▸ **DATA FOR PROCESSING**:
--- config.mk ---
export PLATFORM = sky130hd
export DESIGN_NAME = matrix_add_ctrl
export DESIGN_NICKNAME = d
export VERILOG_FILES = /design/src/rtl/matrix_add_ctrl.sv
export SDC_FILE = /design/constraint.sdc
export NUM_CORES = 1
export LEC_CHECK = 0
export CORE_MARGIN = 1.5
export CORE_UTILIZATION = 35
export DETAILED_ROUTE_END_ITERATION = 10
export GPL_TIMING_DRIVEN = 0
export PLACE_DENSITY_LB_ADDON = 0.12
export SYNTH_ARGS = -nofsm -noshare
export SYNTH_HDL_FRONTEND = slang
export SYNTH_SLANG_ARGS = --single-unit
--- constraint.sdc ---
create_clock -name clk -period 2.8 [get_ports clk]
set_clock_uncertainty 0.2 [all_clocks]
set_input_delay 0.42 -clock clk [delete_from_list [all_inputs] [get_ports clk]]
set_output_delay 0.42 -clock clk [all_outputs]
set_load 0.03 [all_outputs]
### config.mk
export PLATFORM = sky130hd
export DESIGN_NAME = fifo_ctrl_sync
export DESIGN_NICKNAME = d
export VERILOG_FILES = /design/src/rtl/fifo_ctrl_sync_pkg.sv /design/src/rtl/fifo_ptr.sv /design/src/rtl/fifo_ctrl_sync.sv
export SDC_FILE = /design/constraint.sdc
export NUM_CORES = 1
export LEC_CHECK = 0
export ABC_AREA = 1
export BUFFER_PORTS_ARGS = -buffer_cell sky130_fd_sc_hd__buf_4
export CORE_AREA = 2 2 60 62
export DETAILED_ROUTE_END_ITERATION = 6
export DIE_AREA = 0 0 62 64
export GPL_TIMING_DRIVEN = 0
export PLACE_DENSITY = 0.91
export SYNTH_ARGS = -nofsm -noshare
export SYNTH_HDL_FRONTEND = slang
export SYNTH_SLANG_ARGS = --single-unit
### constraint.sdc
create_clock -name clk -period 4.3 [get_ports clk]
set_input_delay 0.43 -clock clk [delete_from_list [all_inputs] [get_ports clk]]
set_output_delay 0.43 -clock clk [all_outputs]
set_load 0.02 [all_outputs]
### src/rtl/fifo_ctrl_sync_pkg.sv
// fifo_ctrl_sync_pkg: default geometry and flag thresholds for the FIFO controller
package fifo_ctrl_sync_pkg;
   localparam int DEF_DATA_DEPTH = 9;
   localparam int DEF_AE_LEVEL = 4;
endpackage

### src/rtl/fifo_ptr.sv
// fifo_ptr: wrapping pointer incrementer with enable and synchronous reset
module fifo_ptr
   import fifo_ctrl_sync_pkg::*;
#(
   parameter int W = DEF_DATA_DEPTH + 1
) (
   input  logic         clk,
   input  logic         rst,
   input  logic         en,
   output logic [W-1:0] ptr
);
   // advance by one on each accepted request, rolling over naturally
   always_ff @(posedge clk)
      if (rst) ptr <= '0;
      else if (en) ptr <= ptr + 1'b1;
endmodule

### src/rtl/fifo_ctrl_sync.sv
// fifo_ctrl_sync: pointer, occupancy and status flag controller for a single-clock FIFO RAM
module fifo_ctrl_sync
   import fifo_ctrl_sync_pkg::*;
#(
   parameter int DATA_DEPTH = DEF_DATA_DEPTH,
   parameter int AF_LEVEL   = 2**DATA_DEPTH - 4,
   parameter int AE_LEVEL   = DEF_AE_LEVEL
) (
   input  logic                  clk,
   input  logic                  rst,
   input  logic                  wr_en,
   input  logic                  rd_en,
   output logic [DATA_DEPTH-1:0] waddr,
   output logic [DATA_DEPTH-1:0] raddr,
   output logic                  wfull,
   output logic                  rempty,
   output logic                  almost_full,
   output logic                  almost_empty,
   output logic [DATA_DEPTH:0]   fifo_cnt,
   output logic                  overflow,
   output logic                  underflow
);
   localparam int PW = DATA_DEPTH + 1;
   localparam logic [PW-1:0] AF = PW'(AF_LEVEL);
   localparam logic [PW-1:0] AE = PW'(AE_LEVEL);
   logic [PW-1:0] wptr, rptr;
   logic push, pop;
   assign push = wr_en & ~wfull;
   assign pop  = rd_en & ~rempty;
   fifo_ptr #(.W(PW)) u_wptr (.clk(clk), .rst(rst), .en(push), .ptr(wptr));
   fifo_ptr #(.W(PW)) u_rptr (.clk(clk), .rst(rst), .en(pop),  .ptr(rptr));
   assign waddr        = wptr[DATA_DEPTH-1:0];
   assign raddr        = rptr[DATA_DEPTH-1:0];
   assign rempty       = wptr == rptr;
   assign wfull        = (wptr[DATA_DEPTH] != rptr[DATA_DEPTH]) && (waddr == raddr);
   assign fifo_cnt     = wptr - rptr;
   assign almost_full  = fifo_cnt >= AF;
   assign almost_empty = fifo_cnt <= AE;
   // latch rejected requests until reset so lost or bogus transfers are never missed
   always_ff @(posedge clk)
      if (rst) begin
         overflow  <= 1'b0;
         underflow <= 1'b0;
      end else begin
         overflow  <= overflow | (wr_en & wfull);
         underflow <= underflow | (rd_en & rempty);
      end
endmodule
--
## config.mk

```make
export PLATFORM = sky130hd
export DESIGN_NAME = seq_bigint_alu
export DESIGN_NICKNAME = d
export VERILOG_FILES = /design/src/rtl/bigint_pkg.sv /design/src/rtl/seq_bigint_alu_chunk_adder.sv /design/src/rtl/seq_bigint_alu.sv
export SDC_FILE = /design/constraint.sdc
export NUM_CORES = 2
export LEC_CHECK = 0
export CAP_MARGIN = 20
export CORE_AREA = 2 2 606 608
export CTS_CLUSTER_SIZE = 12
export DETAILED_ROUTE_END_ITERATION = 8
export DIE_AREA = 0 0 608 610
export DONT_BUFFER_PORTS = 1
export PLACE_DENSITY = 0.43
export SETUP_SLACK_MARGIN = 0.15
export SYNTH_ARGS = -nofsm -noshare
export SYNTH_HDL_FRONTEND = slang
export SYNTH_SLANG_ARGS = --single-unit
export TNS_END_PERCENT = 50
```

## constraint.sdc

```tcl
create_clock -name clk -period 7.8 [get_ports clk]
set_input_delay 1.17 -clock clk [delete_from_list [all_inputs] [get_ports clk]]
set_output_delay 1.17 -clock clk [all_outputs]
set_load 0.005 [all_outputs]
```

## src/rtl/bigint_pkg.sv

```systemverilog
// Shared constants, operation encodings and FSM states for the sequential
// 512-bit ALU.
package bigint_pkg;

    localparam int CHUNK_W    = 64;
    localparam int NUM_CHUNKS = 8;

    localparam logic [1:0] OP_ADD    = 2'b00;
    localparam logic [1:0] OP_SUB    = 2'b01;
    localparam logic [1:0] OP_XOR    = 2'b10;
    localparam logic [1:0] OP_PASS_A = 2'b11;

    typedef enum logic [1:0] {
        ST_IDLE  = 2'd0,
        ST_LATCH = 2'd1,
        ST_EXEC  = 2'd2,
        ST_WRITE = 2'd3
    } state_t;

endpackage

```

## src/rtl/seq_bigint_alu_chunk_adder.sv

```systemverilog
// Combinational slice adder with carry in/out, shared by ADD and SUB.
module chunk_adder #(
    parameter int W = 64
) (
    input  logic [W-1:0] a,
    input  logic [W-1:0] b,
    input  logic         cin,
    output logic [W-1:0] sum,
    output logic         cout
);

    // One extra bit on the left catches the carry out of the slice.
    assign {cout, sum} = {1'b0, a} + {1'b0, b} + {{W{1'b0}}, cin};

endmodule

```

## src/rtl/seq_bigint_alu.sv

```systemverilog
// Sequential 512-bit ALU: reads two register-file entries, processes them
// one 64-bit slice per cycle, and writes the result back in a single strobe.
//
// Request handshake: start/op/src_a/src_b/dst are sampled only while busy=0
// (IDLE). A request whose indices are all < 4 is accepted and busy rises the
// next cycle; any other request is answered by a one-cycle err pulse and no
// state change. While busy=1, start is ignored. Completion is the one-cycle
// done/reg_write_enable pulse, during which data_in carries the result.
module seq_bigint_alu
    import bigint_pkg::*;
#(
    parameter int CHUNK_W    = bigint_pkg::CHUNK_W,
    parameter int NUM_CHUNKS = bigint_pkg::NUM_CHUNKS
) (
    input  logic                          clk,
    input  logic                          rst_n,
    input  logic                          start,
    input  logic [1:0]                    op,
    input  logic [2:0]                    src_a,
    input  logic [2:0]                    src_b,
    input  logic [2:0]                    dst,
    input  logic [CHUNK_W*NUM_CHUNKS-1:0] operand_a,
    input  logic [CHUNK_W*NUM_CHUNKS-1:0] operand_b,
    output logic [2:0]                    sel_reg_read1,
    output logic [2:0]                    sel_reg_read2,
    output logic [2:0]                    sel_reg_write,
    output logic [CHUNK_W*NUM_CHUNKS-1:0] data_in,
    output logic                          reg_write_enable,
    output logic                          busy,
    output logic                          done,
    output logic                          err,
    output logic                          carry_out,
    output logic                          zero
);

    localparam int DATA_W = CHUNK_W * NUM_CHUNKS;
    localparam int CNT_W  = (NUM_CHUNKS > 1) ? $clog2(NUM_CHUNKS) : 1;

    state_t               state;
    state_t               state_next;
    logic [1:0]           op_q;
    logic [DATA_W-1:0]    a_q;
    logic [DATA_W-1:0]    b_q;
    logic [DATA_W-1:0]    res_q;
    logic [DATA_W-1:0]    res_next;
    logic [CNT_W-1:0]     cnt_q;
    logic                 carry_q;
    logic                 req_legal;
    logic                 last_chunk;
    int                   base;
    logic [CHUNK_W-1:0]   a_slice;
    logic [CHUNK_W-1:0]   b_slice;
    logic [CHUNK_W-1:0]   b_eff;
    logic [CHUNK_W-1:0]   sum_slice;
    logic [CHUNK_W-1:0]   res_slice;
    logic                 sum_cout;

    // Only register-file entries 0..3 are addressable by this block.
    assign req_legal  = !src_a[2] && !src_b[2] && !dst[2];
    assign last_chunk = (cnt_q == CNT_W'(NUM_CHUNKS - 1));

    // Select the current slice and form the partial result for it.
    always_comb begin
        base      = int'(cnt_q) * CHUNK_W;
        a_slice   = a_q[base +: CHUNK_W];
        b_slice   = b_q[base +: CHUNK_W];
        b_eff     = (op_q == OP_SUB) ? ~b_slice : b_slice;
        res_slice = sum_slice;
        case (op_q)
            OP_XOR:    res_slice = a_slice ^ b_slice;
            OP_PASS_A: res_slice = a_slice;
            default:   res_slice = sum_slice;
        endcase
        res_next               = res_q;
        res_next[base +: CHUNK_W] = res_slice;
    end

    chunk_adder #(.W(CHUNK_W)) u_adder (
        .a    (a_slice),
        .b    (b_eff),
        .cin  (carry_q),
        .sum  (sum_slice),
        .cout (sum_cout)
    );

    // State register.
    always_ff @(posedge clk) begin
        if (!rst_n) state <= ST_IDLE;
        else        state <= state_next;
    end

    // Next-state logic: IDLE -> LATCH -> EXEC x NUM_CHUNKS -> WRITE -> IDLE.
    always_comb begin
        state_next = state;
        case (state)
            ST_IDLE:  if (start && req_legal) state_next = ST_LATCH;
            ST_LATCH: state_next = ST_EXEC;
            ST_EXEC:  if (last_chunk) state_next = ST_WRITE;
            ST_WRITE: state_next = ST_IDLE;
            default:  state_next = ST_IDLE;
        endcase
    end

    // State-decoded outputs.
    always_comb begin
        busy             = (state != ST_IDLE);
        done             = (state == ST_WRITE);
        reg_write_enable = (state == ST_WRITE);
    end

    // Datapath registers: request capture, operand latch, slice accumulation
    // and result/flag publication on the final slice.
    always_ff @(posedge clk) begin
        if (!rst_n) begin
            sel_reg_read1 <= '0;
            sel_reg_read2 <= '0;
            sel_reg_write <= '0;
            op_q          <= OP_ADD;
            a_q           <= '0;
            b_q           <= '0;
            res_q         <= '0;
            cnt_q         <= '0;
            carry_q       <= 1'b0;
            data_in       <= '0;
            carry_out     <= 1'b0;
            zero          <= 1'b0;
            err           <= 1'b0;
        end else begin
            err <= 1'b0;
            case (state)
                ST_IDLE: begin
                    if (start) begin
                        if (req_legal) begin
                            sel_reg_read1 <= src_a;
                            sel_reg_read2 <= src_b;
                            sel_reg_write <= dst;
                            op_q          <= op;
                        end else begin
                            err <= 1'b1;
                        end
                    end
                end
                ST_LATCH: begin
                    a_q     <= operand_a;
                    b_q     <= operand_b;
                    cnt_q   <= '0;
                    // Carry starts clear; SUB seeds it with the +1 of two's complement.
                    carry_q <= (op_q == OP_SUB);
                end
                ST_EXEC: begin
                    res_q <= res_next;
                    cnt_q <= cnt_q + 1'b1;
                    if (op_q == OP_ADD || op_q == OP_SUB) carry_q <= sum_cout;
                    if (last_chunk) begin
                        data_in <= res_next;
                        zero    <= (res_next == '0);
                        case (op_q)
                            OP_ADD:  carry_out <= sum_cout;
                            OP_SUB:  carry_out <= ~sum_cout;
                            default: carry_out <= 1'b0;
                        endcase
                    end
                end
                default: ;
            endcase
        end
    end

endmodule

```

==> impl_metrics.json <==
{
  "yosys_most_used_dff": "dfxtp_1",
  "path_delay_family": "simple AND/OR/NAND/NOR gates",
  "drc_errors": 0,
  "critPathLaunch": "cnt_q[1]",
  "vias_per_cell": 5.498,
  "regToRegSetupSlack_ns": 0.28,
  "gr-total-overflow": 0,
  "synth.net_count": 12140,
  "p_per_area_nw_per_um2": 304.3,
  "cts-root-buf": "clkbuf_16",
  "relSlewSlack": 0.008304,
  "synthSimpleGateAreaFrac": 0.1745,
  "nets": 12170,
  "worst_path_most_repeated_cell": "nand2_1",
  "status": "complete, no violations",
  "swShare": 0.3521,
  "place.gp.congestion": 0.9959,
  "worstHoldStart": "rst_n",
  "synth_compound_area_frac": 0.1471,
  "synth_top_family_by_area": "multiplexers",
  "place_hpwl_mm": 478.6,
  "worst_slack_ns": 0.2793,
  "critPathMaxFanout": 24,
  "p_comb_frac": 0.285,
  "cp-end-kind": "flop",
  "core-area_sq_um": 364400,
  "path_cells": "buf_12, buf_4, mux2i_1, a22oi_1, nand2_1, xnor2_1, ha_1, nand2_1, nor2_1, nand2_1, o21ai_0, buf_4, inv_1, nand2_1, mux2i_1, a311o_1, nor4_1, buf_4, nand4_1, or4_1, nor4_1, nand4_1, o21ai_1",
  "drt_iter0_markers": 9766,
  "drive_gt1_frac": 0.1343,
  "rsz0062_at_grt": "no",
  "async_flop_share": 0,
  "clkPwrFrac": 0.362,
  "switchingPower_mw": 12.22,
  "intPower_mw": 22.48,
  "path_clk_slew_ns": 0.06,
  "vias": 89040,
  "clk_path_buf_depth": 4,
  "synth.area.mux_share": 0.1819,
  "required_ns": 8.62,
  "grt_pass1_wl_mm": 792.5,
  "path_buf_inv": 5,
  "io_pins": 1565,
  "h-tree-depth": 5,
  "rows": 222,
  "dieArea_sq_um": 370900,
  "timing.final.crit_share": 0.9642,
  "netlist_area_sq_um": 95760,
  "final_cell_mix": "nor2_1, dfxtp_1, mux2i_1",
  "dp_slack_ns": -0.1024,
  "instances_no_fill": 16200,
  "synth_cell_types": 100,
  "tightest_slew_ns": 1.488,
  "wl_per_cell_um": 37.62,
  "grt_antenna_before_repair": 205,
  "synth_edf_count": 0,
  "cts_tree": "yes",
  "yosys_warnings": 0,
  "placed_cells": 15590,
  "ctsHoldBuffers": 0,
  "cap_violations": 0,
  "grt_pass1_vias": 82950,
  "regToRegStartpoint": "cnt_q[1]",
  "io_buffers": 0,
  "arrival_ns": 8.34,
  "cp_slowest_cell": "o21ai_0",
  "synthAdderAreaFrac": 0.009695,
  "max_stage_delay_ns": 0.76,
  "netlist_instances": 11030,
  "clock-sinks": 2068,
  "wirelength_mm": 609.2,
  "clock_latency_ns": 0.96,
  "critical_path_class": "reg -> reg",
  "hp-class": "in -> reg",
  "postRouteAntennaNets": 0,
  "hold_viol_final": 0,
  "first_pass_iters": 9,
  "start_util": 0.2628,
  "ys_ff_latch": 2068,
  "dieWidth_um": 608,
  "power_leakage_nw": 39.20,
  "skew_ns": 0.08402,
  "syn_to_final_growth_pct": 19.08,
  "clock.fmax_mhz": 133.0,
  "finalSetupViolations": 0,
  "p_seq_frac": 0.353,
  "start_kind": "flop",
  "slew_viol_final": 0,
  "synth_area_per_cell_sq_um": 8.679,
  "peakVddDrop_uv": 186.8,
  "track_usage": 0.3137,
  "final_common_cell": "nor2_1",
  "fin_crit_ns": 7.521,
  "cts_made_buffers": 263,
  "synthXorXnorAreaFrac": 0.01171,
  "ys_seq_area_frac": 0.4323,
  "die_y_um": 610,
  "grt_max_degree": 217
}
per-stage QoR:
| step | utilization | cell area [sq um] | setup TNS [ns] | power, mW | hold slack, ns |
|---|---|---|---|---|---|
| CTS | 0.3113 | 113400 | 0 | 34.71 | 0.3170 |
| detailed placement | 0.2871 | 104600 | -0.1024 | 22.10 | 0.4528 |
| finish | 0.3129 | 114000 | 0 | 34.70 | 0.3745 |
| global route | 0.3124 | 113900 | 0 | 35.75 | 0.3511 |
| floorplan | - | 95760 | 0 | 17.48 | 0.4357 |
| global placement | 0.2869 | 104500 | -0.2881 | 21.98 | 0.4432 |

▸ **EXERCISE REQUIREMENTS**: Look above for the line with "22.10 | 0.4528 |" and the line with "21.98 | 0.4432 |"; transcribe both and all lines in between, exactly, and nothing else.

▸ **ANSWER FOR THIS EXERCISE**:
| detailed placement | 0.2871 | 104600 | -0.1024 | 22.10 | 0.4528 |
| finish | 0.3129 | 114000 | 0 | 34.70 | 0.3745 |
| global route | 0.3124 | 113900 | 0 | 35.75 | 0.3511 |
| floorplan | - | 95760 | 0 | 17.48 | 0.4357 |
| global placement | 0.2869 | 104500 | -0.2881 | 21.98 | 0.4432 |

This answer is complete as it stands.